既に資本注入されているのが北洋銀行が1000億円、鹿児島県の南日本銀行が150億円、福井県の福邦銀行が60億円。また山形県の荘内銀行、秋田県の北都銀行、三重県の第三銀行が注入申請の検討をしている。けんちゃん追記
○中堅・大企業の資金繰り対策(3兆円)
☆中小企業対策税制(国税2200億円、地方税200億円程度)
☆法人税の軽減税率(現行は年間の所得額800万円以下の部分に対して22%)を18%に引下げ
など
生活者支援
《20年度実施済み》
○消費者政策強化対策(20億円程度)
消費相談体制の強化などの取組だが、これも経済対策といえるのか。
《2次補正、21年度予算で実施する施策》
☆定額給付金の実施(2兆円)
○消費者庁の創設など消費者政策の抜本強化等(約268億円)
消費相談体制の強化、食の安全対策の強化などの取組だが、これも経済対策といえるのか。
成長力強化、低炭素社会の実現
《20年度実施済み》
☆省エネ・新省エネ設備の導入加速
○交通分野の省エネ化、モーダルシフト
エコカーなどの省エネ型交通機関の普及としているが、CO2対策とするなら高速道路の値下げは矛盾しないのか。必要なのは、休日ではなく平日の貨物運搬用トラックなどの物流などで必要な緑ナンバーの無料化では。
○地域の生活排水対策
など
《2次補正、21年度予算で実施する施策》
○省エネ・新省エネ設備などの投資促進税制(国税1300億円程度、地方税600億円程度)
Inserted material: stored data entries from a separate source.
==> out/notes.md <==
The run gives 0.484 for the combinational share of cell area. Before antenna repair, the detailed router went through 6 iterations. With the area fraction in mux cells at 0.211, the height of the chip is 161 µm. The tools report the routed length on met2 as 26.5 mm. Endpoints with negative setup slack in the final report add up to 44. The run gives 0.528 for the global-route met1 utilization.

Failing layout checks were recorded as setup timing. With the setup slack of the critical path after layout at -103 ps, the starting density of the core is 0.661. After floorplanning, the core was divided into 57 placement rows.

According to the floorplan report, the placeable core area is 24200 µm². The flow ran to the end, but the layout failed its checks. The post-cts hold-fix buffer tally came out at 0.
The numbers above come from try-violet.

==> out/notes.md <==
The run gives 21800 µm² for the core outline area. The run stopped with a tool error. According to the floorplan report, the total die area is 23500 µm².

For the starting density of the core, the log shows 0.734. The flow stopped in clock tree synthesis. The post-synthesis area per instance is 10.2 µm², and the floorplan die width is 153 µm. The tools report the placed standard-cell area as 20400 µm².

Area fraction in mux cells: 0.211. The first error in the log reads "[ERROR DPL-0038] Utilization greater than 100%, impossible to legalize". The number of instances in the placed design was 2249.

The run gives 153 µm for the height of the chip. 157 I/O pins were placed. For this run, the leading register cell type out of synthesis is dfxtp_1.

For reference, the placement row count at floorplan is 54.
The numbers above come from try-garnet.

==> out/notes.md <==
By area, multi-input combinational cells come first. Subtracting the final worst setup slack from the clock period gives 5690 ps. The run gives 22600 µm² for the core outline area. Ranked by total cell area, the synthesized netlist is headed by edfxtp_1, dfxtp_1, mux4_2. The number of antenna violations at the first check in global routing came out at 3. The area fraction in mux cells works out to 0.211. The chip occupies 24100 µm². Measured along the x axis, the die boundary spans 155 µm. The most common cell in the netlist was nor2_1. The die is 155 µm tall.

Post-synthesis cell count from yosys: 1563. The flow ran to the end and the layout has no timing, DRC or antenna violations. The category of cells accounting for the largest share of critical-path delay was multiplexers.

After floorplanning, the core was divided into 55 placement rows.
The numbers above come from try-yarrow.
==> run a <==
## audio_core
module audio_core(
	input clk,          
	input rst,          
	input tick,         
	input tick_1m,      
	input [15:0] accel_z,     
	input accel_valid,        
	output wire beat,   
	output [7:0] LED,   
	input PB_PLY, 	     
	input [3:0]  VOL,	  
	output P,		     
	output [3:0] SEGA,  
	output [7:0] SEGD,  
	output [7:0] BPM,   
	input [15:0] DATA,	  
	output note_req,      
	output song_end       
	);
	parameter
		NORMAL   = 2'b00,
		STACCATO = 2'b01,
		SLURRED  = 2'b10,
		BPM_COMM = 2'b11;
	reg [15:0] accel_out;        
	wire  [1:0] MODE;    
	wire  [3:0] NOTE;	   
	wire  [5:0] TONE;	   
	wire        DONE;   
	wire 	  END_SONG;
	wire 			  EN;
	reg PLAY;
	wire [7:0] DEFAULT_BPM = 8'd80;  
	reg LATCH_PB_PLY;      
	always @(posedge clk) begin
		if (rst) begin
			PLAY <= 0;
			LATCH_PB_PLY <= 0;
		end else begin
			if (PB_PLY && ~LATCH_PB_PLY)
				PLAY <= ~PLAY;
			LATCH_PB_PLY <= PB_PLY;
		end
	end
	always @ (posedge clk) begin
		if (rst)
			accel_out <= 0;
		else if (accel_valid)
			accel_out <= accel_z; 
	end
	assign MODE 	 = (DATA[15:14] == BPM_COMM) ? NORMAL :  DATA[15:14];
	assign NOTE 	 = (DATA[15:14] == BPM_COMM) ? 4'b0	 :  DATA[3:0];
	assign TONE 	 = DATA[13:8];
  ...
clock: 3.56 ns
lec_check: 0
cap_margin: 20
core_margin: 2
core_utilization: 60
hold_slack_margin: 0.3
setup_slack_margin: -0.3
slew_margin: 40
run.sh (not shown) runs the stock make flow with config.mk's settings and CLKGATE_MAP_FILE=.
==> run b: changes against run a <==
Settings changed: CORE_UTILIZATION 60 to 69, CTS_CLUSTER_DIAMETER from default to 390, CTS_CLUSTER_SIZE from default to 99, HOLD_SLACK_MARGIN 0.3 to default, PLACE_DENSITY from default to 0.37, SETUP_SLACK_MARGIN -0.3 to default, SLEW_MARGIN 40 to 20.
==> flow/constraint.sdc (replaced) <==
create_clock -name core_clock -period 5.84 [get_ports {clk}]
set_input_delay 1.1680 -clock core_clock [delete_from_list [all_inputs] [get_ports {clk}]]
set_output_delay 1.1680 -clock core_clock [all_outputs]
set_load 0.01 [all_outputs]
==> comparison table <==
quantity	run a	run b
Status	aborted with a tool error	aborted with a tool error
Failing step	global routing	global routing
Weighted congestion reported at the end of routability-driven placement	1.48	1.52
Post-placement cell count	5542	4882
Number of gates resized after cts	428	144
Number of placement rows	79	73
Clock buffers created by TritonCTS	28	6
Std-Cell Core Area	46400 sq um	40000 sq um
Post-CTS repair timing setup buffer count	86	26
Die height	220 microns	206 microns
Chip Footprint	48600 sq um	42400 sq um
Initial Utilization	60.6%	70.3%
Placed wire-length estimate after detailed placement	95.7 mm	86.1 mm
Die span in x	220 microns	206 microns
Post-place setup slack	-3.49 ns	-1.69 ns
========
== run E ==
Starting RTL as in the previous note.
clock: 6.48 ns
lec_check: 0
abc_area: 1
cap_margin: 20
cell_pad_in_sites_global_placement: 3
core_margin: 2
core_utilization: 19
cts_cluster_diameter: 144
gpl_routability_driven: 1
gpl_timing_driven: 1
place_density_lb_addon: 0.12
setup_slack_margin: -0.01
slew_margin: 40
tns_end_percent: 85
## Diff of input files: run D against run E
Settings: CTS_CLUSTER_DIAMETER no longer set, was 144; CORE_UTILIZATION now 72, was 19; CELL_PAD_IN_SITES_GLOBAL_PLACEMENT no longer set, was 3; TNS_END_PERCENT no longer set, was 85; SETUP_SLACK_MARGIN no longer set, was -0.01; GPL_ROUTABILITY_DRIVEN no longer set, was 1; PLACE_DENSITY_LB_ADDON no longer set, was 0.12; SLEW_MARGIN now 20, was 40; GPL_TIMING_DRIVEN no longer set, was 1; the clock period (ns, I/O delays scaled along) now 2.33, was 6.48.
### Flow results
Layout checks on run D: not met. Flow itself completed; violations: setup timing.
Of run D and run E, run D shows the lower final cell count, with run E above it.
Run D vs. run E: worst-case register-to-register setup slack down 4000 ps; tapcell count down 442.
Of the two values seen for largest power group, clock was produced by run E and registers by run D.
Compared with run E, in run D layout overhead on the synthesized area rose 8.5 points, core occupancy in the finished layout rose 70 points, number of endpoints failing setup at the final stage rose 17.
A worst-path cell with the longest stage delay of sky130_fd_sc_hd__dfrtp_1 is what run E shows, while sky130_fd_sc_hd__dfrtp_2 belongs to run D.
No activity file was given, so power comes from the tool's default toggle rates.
○環境性能に優れた自動車に対する減免(国税1000億円程度、地方税1100億円程度)
・自動車重量税、自動車取得税の減免
地域活性化・農林水産業対策
《20年度実施済み》
☆高速道路料金引下げ(約1000億円)
夜間深夜割引の拡充、地方部の休日昼間の割引導入
○強い農林水産業創出対策(約1510億円)
《2次補正、21年度予算で実施する施策》
☆高速道路料金の引下げ
・大都市圏を除く平日の全時間帯の3割引
・大都市圏を除き乗用車は土日祝日原則上限1000円
・首都高速、阪神高速の休日に一定の割引導入
○地域活力基盤創造交付金を創設(9400億円)
○農林水産業(1383億円)
☆地方公共団体支援策(1兆円)
☆雇用創出のための地方交付税増額
・自治体に長期低利資金を融通できる地方共同の金融機構の創設
住宅・防災対策
《20年度実施済み》
○省エネ長寿寿命住宅の振興・住宅投資の活性化
○児童を地震から守る学校づくりの推進(約2065億円)
○地震、集中豪雨などによる災害の復旧・防災、消防などの対策(約4400億円)
《2次補正、21年度予算で実施する施策》
○高齢者の安全安心を支える居住空間の確保等
☆住宅減税や容積率の緩和などによる住宅投資の促進等(145億円、国税1800億円・地方税1700億円程度の税制改正)
この2年間に家を購入下人だけがなぜ優遇されるのか、などの政策の公平性に疑問が出てくる。また資金を持っている人だけが優遇されるなどの批判もある。
☆住宅ローン減税などの最大控除可能額を現行160万円から600万円へ引上げ
☆公共施設の耐震化等防災対策
・学校等耐震化(787億円)
・集中豪雨、耐震対策等防災対策(1236億円)
下記の資料をもとに勉強会が行われていますので、興味のある方はご覧になってみてください。
尚、この資料は内閣府で取りまとめられています。これは複数の省庁にまたがる場合は内閣府または内閣官房がとりまとめることになっているそうです。例えば防災や男女共同参画といったものはここで取り扱われるそうです。内閣官房が官邸主導であるのに対し、内閣府は省庁が主導のようです。千葉県で言えば、総合企画部、柏市で言えば企画部にあたるものと思われます。